2017年2月21日，国际著名学术期刊《genome Research》杂志在线发表了中国科学院昆明动物所郑萍课题组、中科院马普计算所韩敬东课题组共同完成的题为Transcriptome analyses of rhesus monkey pre-implantation embryos reveal a reduced capacity for DNA double strand break repair in primate oocytes and early embryos 的研究论文。郑萍课题组的博士研究生王鑫轶和韩敬东课题组的博士研究生刘登辉为论文共同第一作者，郑萍研究员和韩敬东研究员为共同通讯作者。

 

已知灵长类的早期胚胎与小鼠比较，具更高的染色体异常发生率及胚胎发育失败率，但机制并不清楚。通过绘制首个详尽的猕猴着床前不同阶段胚胎发育基因表达图谱，该工作发现了可能调控猕猴胚胎合子基因组重编程及合子基因组激活的母源基因和调控网络。

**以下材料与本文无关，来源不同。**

From an optimization exercise on the open Yosys and OpenROAD flow, aimed at small area; shortcuts taken in it are not production practice.
The RTL was checked by simulation tests, not by an equivalence proof against the original design.
Power figures rest on the tool's default switching activity, not on a simulated workload.

alpha:
Design pwroff_engine, start of the top module:
module pwroff_engine (
    input  wire        clk,
    input  wire        rst_n,         
    input  wire [31:0] base,
    input  wire [31:0] tick_rate,
    input  wire        trig_valid,
    input  wire [7:0]  trig_reason,
    output wire        ret_valid,
    output wire        ret_handled,
    input  wire        ret_ready,
    output wire        bus_valid,
    output wire        bus_write,
    output wire [31:0] bus_addr,
    output wire [7:0]  bus_wdata,
    input  wire        bus_ready,
    input  wire [7:0]  bus_rdata,
    output wire        slp_valid,
    output wire [6:0]  slp_units,
    input  wire        slp_ready,
    output wire        diag_valid,
    output wire [7:0]  diag_code,
    output wire [31:0] diag_data,
    input  wire        diag_ready,
    output wire [31:0] status
);
    localparam [3:0] S_IDLE         = 4'd0;
    localparam [3:0] S_CFG          = 4'd1;
    localparam [3:0] S_TX_POLL      = 4'd2;
    localparam [3:0] S_TX_WRITE     = 4'd3;
    localparam [3:0] S_RX_POLL      = 4'd4;
    localparam [3:0] S_RX_SLEEP     = 4'd5;
    localparam [3:0] S_RX_DATA      = 4'd6;
    localparam [3:0] S_DIAG_SHORT   = 4'd7;
    localparam [3:0] S_SETTLE_FLUSH = 4'd8;
    localparam [3:0] S_DIAG_CSUM    = 4'd9;
    localparam [3:0] S_DIAG_NAK     = 4'd10;
    localparam [3:0] S_POST_OK      = 4'd11;
    localparam [3:0] S_DIAG_EXH     = 4'd12;
    localparam [3:0] S_EXH_SLEEP    = 4'd13;
    localparam [3:0] S_RETURN       = 4'd14;
    localparam [3:0] S_DONE         = 4'd15;
    reg  [3:0]  st;
    reg         busy;       
    reg  [5:0]  n;          
    reg  [3:0]  k;          
    reg  [1:0]  cmd;
    reg  [1:0]  att;
    reg  [2:0]  fail;       
    reg         fault;
    reg         nh;         
    reg         fl;         
    reg  [31:0] rb;
    wire [7:0] r0 = rb[7:0];
    wire [7:0] r1 = rb[15:8];
    wire [7:0] r2 = rb[23:16];
    wire [7:0] r3 = rb[31:24];
    function [5:0] inc6(input [5:0] a);
        integer i;
        reg c;
        begin
            c = 1'b1;
            for (i = 0; i < 6; i = i + 1) begin
                inc6[i] = a[i] ^ c;
                c = c & a[i];
            end
        end
    endfunction
    function [3:0] inc4(input [3:0] a);
        integer i;
        reg c;
        begin
            c = 1'b1;
            for (i = 0; i < 4; i = i + 1) begin
  ...
Size: ~510 cells after synthesis, ~4100 um2 of cells after synthesis.
Settings: LEC_CHECK=0, CAP_MARGIN=20, CORE_MARGIN=2, CORE_UTILIZATION=40, SLEW_MARGIN=20; clock period 20.0 ns.
standard.sh (not shown) runs the stock make flow with config.mk's settings and CLKGATE_MAP_FILE= SYNTH_SCRIPT=/design/flow/synth_recipe.tcl, a recipe that flattens the netlist after the stock synthesis.
==> flow/flow/run.sh <==
#!/bin/bash
# Standard ORFS layout with three changes:
#  - after the standard synthesis, the combinational logic between the (unchanged) registers
#    is mapped again by ABC (half adders of the address incrementer are kept) with an area-oriented script (flow/abc_area.script), tried with
#    several random seeds; the smallest result that Yosys proves equivalent to the standard
#    netlist replaces it;
#  - port buffers use the smallest buffer cell;
#  - the clock tree uses small clock buffers and no dummy loads.
set -euo pipefail
W=$PWD
R=$W/orfs/results/sky130hd/pwroff_engine/base
LIB=$FLOW_HOME/platforms/sky130hd/lib/sky130_fd_sc_hd__tt_025C_1v80.lib
export BUFFER_PORTS_ARGS="-buffer_cell sky130_fd_sc_hd__buf_1"
export SKIP_REPAIR_TIE_FANOUT=1
export CTS_ARGS="-sink_clustering_enable -repair_clock_nets -buf_list sky130_fd_sc_hd__clkbuf_4 -root_buf sky130_fd_sc_hd__clkbuf_4 -dont_use_dummy_load"

# 1. standard synthesis
bash standard.sh "$R/1_2_yosys.v" > make_synth.log 2>&1
cp "$R/1_2_yosys.v" "$R/1_2_yosys_std.v"

# 2. remap the combinational logic; registers and tie cells are kept as they are
DU=$(sed 's/^/-dont_use /' flow/dont_use.txt | tr '\n' ' ')
mkdir -p resynth
remap() {
  local s=$1
  sed "s/@SEED@/$s/" flow/abc_area.script > resynth/abc_$s.script
  cat > resynth/remap_$s.ys <<EOS
read_liberty -ignore_miss_func $LIB
blackbox sky130_fd_sc_hd__*df* sky130_fd_sc_hd__conb_1
read_verilog $R/1_2_yosys_std.v
read_verilog -lib $W/flow/ha_keep.v
hierarchy -top $FLOW_TOP
select -set hak w:base %co1:+[A,B] t:sky130_fd_sc_hd__ha_1 %i
chtype -set ha_keep @hak
flatten
delete t:\$scopeinfo
opt_clean
techmap
opt -fast
abc -liberty $LIB $DU -script $W/resynth/abc_$s.script
opt_clean -purge
chtype -set sky130_fd_sc_hd__ha_1 t:ha_keep
read_liberty -lib -ignore_redef $LIB
check -assert
tee -o $W/resynth/stat_$s.txt stat -liberty $LIB
write_verilog -noattr -noexpr -nohex -nodec $W/resynth/net_$s.v
EOS
  yosys -s resynth/remap_$s.ys > resynth/remap_$s.log 2>&1 || rm -f resynth/net_$s.v
}
for s in 1 2 3 4; do remap $s & done; wait
for s in 5 6 7 8; do remap $s & done; wait

# candidates, smallest first
: > resynth/areas.txt
for s in 1 2 3 4 5 6 7 8; do
  if [[ -f resynth/net_$s.v ]]; then
    a=$(awk '/Chip area/ {print $NF}' resynth/stat_$s.txt | tail -1)
    echo "$a $s" >> resynth/areas.txt
  fi
done
sort -g resynth/areas.txt -o resynth/areas.txt
used=none
while read -r a s; do
  cat > resynth/equiv_$s.ys <<EOS
read_liberty -ignore_miss_func $LIB
read_verilog $R/1_2_yosys_std.v
rename $FLOW_TOP gold
read_verilog $W/resynth/net_$s.v
rename $FLOW_TOP gate
flatten
delete t:\$scopeinfo
opt_clean
equiv_make gold gate eq
hierarchy -top eq
equiv_simple -seq 2
equiv_induct
equiv_status -assert
EOS
  if yosys -s resynth/equiv_$s.ys > resynth/equiv_$s.log 2>&1; then
    cp resynth/net_$s.v "$R/1_2_yosys.v"
    used=$s
    break
  fi
done < resynth/areas.txt
echo "remapped netlist used: seed $used" > resynth/used.txt

# 3. the rest of the standard flow
bash standard.sh > make_finish.log 2>&1
Other scripts of this flow, unchanged in this note and not shown: flow/flow/abc_area.script, flow/flow/dont_use.txt, flow/flow/ha_keep.v
Setup changes, alpha to beta
diff --git a/flow/flow/run.sh b/flow/flow/run.sh
--- a/flow/flow/run.sh
+++ b/flow/flow/run.sh
@@ -12,5 +12,4 @@
 LIB=$FLOW_HOME/platforms/sky130hd/lib/sky130_fd_sc_hd__tt_025C_1v80.lib
 export BUFFER_PORTS_ARGS="-buffer_cell sky130_fd_sc_hd__buf_1"
-export SKIP_REPAIR_TIE_FANOUT=1
 export CTS_ARGS="-sink_clustering_enable -repair_clock_nets -buf_list sky130_fd_sc_hd__clkbuf_4 -root_buf sky130_fd_sc_hd__clkbuf_4 -dont_use_dummy_load"
 
==> run notes <==
- On number of global-route vias before repair, the lower figure sits with beta, not alpha.
- Multi-input gate share of total cell area up 0.95 points in beta wrt alpha
- beta vs. alpha: met1 track demand over resource in global routing saw little to no change; average vias per placed instance saw a decrease; highest cell delay on the worst timing path saw little to no change; share of the clock period used by the worst path saw a decrease.
- Diff alpha and beta: sequential share of layout area higher in alpha
- Going from alpha to beta, non-clock buffer count shrank slightly.
- Taking alpha as the reference, in beta final antenna diode count roughly the same; routed wire length lower; design area higher.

并且，通过系统比较和分析小鼠、猕猴及人卵细胞及早期胚胎发育表达谱数据，结合功能验证，揭示了灵长类(猕猴及人)卵和早期胚胎维持遗传物质稳定性的能力显著低于小鼠，差异主要表现在DNA损伤反应通路的激活及DNA同源重组介导的损伤修复途径上。这一研究结果提示，非人灵长类动物(如猕猴)较小鼠更适合于研究人类早期胚胎发育调控机制。也解释了人及非人灵长类早期胚胎存在较高的染色体不稳定性及发育成功率低下的现象。最后，论文还指出了当前在猴中利用CRISPR/Cas9技术及DNA同源重组原理，进行精准基因替换效率极其低下的内在原因，并提出在1-细胞合子期通过导入重组酶增强同源重组能力，有望能提高猴精准基因敲入的效率。

 

 

图1. 猕猴卵和早期胚胎维持遗传物质稳定性的能力显著低于小鼠。(A) 猕猴和小鼠卵及早期胚胎在遗传物质稳定性维持通路上的差异;

 

(B) 关键同源重组基因在小鼠、猕猴和人中呈现不同的表达模式;(C,D)小鼠和猕猴卵细胞对外源DNA损伤表现出显著不同的反应。

 

原文摘要：Pre-implantation embryogenesis encompasses several critical events including genome reprogramming, zygotic genome activation (ZGA), and cell fate commitment, most of which remain mechanistically unclear in primates. In addition, primates display a high rate of embryo wastage without any clear molecular basis. Understanding the factors involved in genome reprogramming and ZGA will help the generation of induced pluripotent stem cells with high efficiency. Moreover, explaining the molecular basis responsible for embryo wastage in primates will greatly expand our knowledge of species evolution. Here, we have carried out time-series RNA-seq studies in single and pooled rhesus monkey oocytes and pre-implantation embryos at representative developmental stages. By comparing to human and mouse data, we found that the transcriptome dynamics of monkey oocytes and embryos were very similar to those of human, but very different from those of mouse. We identified several classes of maternal and zygotic genes, whose expression peaks were highly correlated with the time frames of genome reprogramming, ZGA and cell fate commitment, respectively. Importantly, comparison of the ZGA-related network modules among the three species revealed a looser surveillance of genomic instability in primate oocytes and embryos than in rodents, particularly in the pathways of DNA damage signaling and homology-directed DNA double strand break repair. This study highlights the importance of utilizing rhesus monkey to explore the molecular basis of genome reprogramming, ZGA, and genomic stability surveillance in human early embryogenesis, and provides important clues on how to improve the efficiency of homologous recombination-mediated gene editing in monkey transgenic technology.